▶ What you need to do: In the data below, find the line containing "boot_q <= 1'b0;", then set down that line and every later line up to and including the line containing "export ABC_CLOCK_PERIOD_IN_PS = 1910", exactly.

[Excerpts from a dataset]
--- START ---

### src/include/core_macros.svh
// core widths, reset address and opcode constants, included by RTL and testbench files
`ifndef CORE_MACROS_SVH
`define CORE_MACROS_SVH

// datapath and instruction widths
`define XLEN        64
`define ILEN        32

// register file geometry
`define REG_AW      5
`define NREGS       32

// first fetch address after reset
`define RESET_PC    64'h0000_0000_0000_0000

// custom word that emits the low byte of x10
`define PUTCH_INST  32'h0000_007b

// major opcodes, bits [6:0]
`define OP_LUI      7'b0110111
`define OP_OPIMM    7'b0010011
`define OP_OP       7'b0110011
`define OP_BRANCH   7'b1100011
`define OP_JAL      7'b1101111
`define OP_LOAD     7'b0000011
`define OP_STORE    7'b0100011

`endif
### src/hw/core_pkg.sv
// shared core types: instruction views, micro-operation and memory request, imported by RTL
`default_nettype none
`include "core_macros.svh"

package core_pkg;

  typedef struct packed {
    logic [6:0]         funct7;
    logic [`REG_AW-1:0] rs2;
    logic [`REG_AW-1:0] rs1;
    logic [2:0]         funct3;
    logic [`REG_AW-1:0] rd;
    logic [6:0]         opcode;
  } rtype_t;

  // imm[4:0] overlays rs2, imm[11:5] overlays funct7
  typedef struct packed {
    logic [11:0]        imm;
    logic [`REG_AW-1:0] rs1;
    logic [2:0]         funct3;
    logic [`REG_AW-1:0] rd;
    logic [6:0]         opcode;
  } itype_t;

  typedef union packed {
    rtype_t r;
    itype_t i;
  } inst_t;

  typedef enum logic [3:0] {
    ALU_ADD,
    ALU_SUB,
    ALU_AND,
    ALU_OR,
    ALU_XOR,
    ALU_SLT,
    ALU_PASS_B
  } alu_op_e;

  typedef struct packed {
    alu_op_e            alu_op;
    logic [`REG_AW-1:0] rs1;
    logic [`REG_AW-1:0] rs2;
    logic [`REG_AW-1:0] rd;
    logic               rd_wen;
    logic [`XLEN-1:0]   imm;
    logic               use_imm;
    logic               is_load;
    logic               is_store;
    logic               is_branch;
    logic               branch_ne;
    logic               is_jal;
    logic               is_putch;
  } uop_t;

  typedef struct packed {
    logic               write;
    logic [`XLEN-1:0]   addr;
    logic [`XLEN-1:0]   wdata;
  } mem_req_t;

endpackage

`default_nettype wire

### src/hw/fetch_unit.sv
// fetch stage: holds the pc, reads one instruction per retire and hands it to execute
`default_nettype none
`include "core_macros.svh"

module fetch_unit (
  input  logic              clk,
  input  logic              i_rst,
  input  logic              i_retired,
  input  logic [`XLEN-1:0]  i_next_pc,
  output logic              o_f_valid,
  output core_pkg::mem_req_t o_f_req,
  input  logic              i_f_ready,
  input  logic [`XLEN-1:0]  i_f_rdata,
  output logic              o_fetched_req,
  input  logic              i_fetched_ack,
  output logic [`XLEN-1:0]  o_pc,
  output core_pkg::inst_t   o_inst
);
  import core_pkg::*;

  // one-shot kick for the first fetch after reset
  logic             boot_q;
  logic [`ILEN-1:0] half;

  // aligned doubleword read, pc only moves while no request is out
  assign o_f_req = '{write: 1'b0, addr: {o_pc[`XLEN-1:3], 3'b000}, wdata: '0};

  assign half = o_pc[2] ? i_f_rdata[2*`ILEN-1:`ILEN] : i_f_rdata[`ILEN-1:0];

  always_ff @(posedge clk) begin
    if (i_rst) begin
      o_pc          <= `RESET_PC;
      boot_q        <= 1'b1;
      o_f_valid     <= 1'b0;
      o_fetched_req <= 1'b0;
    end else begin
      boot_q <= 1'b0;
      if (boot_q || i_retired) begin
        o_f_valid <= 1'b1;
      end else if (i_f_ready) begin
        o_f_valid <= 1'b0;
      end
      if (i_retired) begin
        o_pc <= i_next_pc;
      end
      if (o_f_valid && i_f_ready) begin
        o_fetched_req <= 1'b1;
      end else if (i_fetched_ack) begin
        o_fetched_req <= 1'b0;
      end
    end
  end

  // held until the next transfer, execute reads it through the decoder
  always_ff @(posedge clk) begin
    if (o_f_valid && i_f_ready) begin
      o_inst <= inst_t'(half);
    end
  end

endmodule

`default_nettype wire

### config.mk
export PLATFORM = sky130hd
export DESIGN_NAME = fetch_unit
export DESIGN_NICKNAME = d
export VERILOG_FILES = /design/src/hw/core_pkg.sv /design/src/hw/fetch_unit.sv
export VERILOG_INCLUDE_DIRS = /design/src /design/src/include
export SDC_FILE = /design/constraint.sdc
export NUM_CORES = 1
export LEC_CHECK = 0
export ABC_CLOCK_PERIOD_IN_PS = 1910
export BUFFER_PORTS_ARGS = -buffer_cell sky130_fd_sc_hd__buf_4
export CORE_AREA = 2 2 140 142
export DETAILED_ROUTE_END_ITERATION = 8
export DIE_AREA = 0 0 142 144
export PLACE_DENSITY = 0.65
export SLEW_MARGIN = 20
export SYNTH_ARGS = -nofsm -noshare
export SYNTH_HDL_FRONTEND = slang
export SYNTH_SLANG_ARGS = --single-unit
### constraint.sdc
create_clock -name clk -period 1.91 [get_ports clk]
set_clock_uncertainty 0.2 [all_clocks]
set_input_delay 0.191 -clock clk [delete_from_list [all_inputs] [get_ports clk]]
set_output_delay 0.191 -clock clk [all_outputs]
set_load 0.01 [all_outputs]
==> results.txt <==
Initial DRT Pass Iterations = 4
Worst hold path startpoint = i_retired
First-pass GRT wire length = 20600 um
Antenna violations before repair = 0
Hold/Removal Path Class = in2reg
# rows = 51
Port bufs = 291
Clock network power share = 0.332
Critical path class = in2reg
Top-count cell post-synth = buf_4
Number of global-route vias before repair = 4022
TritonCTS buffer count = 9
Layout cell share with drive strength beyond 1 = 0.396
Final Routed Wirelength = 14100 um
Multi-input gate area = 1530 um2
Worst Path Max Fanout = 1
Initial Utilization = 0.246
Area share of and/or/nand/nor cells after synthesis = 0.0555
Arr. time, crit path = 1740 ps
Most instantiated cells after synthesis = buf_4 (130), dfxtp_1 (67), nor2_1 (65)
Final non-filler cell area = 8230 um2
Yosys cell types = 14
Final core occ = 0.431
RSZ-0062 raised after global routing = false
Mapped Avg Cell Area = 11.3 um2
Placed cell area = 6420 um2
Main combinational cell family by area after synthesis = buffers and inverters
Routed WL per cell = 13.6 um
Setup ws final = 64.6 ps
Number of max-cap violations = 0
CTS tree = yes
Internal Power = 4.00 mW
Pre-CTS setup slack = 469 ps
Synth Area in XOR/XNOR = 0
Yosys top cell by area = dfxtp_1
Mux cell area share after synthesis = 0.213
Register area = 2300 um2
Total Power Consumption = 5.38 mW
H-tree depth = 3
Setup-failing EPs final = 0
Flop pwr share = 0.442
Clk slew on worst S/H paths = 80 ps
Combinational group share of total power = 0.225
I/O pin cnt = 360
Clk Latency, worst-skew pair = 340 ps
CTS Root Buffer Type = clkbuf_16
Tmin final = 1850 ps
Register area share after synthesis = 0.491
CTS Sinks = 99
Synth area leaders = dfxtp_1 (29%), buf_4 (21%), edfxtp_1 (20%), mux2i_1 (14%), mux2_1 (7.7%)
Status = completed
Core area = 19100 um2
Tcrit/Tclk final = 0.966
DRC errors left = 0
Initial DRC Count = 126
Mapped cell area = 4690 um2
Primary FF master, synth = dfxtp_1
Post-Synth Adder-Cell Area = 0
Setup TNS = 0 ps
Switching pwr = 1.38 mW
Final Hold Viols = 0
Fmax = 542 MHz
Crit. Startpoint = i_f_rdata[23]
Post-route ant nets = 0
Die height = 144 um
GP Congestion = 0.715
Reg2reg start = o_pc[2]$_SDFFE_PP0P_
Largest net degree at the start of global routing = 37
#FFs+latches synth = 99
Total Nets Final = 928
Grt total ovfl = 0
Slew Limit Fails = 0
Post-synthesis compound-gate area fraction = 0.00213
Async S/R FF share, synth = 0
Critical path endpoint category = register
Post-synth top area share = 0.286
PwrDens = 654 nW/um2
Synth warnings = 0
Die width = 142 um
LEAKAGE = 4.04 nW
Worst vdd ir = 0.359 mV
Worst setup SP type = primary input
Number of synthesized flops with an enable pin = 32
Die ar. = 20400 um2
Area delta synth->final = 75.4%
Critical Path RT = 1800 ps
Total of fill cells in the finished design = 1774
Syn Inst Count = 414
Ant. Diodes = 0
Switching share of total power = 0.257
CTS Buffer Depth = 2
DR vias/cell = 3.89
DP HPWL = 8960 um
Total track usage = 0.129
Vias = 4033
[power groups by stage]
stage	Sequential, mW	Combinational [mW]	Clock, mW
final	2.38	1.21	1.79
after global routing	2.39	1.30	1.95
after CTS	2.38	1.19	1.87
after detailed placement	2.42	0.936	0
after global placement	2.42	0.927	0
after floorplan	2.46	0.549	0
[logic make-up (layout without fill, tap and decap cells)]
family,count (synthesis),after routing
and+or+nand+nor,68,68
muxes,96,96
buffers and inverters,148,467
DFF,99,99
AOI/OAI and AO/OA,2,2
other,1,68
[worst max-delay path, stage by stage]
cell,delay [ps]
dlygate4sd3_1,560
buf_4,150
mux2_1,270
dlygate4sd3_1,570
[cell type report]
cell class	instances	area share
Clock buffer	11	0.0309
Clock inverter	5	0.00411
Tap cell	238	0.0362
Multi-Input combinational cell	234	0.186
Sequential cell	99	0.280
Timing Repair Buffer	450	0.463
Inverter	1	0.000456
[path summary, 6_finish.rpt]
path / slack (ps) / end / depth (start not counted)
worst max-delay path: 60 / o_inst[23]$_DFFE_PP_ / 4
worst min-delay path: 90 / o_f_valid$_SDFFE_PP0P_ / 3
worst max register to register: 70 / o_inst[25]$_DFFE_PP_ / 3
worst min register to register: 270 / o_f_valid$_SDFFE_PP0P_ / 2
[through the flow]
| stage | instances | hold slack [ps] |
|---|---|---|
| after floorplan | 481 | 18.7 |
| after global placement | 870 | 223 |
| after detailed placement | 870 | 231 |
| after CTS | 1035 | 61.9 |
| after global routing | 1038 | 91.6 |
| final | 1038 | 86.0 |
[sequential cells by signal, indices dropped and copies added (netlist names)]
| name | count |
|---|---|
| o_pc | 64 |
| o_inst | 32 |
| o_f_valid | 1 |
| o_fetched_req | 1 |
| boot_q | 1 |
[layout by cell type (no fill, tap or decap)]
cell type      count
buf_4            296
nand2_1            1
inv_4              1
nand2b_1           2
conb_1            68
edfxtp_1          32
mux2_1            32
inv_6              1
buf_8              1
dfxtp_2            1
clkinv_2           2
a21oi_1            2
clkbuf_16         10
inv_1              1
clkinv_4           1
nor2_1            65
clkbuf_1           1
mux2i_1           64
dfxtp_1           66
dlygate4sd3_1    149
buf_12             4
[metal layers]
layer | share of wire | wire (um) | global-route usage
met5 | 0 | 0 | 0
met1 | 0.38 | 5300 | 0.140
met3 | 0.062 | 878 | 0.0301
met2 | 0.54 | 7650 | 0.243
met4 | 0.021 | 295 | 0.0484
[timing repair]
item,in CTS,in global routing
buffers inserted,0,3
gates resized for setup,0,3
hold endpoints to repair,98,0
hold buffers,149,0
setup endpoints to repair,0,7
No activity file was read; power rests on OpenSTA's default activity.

--- END ---
--- START ---

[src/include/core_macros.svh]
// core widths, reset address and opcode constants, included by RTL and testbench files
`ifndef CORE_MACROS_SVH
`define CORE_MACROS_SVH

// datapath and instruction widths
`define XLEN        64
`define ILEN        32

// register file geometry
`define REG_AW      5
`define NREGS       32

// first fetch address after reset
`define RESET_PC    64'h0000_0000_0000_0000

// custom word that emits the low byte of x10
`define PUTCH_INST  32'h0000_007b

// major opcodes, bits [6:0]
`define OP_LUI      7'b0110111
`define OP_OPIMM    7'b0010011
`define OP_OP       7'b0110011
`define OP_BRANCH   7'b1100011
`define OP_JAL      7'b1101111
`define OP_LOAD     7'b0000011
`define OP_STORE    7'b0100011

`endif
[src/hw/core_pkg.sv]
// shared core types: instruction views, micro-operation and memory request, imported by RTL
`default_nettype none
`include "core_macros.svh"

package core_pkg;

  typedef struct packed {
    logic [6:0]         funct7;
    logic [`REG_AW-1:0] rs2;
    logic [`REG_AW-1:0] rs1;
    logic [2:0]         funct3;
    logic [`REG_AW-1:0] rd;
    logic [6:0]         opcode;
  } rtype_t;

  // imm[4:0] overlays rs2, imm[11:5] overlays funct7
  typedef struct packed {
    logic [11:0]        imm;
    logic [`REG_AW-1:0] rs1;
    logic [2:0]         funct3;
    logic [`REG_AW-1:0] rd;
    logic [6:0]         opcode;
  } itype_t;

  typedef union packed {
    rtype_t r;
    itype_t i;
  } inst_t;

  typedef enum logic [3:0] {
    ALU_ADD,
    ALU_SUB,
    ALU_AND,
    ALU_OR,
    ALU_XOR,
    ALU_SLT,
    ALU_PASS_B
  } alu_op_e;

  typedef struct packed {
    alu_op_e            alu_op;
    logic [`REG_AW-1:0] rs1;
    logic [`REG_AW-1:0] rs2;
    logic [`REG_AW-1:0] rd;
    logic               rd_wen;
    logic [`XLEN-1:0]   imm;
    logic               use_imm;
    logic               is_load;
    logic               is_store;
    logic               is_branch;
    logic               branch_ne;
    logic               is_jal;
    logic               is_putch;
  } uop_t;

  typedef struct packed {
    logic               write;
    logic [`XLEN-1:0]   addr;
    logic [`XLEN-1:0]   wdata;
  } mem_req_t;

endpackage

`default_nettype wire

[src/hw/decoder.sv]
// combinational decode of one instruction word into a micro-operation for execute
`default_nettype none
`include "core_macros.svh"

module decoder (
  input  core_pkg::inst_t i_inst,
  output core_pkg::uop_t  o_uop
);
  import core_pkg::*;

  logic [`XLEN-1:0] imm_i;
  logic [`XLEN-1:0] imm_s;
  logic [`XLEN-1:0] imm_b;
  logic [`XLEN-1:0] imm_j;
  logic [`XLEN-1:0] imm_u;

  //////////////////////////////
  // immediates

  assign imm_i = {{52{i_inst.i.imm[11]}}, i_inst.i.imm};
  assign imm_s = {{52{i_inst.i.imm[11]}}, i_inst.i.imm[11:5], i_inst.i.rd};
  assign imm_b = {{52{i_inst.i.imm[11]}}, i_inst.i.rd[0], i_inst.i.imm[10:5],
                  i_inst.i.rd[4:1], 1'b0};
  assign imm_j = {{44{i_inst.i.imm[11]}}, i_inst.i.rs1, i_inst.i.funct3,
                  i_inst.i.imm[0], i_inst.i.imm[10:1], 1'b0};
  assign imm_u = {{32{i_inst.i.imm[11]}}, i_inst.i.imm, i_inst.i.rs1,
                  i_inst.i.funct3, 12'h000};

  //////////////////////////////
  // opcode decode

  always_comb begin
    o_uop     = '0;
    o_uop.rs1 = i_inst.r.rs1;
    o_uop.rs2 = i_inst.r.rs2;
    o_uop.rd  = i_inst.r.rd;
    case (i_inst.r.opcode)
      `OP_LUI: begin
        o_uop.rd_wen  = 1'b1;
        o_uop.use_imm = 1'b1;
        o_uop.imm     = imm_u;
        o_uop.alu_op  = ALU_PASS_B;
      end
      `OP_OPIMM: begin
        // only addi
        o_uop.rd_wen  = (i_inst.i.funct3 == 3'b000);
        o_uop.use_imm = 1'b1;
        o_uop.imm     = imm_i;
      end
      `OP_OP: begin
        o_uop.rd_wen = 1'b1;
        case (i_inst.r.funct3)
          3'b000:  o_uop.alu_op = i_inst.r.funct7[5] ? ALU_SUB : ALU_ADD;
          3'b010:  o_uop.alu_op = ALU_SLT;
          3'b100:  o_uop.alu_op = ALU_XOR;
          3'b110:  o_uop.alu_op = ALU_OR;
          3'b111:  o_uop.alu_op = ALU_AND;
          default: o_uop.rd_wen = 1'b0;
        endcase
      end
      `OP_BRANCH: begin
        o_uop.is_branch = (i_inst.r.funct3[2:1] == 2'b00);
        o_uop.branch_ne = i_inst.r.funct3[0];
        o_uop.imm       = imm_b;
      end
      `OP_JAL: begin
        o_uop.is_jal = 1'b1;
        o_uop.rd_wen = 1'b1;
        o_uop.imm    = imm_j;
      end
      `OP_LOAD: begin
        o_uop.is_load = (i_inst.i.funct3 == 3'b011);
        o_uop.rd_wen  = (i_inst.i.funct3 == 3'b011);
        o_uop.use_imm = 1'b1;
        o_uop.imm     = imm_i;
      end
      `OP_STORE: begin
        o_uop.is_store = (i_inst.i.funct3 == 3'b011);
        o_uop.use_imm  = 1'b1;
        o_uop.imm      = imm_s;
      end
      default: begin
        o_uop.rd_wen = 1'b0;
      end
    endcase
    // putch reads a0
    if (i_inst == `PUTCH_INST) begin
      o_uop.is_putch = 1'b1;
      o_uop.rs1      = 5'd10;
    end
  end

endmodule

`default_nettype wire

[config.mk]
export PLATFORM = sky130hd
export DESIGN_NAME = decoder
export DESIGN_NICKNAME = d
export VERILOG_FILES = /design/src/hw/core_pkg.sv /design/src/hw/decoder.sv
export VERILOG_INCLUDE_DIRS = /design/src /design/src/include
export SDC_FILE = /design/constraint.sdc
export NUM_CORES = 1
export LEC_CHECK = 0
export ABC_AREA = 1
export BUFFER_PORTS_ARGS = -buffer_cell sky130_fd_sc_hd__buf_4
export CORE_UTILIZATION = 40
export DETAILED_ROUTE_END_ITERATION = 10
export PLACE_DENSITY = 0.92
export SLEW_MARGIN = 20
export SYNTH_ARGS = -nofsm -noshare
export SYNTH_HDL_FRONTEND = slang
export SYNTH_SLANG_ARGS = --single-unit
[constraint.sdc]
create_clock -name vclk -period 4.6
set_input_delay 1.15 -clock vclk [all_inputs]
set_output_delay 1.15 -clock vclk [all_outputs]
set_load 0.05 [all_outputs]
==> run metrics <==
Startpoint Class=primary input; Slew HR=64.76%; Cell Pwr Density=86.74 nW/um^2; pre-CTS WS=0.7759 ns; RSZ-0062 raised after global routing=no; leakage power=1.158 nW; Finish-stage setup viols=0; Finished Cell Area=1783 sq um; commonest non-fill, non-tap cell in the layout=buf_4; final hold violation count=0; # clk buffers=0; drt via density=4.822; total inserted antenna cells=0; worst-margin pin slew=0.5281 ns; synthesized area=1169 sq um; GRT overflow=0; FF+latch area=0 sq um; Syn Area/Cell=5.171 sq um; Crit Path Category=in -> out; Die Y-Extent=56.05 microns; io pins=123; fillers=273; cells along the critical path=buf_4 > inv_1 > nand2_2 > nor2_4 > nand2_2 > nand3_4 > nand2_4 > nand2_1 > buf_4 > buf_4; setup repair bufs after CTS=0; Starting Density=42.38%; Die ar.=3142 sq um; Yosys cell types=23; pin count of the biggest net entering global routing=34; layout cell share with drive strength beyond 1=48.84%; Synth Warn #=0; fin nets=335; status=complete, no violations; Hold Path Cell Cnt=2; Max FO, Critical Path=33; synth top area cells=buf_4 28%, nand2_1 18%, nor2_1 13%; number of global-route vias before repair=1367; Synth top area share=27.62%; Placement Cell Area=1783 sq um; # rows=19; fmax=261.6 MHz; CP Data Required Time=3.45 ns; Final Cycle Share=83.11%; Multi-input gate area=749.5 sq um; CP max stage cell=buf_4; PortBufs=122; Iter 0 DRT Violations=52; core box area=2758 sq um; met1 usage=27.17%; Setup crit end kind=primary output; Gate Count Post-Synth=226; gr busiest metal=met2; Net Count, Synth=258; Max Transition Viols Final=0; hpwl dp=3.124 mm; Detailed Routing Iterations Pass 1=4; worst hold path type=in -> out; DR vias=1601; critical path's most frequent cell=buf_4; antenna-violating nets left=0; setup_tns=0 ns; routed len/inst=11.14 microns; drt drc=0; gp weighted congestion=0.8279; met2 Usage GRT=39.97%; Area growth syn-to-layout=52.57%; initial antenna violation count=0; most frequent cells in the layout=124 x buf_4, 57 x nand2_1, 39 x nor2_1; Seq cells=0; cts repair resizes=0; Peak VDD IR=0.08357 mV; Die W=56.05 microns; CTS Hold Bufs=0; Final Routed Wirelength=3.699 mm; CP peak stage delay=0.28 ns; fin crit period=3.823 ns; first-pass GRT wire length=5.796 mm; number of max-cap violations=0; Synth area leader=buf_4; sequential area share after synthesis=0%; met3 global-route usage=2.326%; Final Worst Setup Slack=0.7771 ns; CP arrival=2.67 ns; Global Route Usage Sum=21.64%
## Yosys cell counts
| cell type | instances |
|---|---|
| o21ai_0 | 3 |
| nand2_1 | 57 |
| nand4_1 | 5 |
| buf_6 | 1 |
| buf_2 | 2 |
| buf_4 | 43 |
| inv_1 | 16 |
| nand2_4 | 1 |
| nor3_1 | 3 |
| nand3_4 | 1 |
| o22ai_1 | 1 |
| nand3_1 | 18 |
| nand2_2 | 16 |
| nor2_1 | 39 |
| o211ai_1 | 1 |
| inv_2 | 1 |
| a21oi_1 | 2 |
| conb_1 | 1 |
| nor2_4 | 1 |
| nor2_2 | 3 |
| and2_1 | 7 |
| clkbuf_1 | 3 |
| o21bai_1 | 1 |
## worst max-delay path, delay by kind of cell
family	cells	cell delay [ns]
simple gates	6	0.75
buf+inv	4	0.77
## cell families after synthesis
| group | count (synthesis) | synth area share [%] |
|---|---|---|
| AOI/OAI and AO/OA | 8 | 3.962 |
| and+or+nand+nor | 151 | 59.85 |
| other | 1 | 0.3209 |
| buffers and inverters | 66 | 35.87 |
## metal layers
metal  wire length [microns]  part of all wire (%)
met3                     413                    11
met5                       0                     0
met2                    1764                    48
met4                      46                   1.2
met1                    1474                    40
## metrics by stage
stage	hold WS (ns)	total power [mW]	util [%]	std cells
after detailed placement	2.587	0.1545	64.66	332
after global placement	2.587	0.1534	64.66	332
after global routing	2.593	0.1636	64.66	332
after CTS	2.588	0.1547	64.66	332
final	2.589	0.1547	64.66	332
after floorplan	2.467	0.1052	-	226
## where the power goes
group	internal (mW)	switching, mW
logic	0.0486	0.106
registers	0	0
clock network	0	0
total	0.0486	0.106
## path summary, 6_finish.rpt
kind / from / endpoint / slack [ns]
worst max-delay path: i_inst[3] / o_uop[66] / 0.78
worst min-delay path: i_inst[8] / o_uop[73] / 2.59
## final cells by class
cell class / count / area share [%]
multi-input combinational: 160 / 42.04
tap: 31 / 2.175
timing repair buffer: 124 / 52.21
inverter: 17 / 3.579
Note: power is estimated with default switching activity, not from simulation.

--- END ---

▶ Result for this task:
      boot_q <= 1'b0;
      if (boot_q || i_retired) begin
        o_f_valid <= 1'b1;
      end else if (i_f_ready) begin
        o_f_valid <= 1'b0;
      end
      if (i_retired) begin
        o_pc <= i_next_pc;
      end
      if (o_f_valid && i_f_ready) begin
        o_fetched_req <= 1'b1;
      end else if (i_fetched_ack) begin
        o_fetched_req <= 1'b0;
      end
    end
  end

  // held until the next transfer, execute reads it through the decoder
  always_ff @(posedge clk) begin
    if (o_f_valid && i_f_ready) begin
      o_inst <= inst_t'(half);
    end
  end

endmodule

`default_nettype wire

### config.mk
export PLATFORM = sky130hd
export DESIGN_NAME = fetch_unit
export DESIGN_NICKNAME = d
export VERILOG_FILES = /design/src/hw/core_pkg.sv /design/src/hw/fetch_unit.sv
export VERILOG_INCLUDE_DIRS = /design/src /design/src/include
export SDC_FILE = /design/constraint.sdc
export NUM_CORES = 1
export LEC_CHECK = 0
export ABC_CLOCK_PERIOD_IN_PS = 1910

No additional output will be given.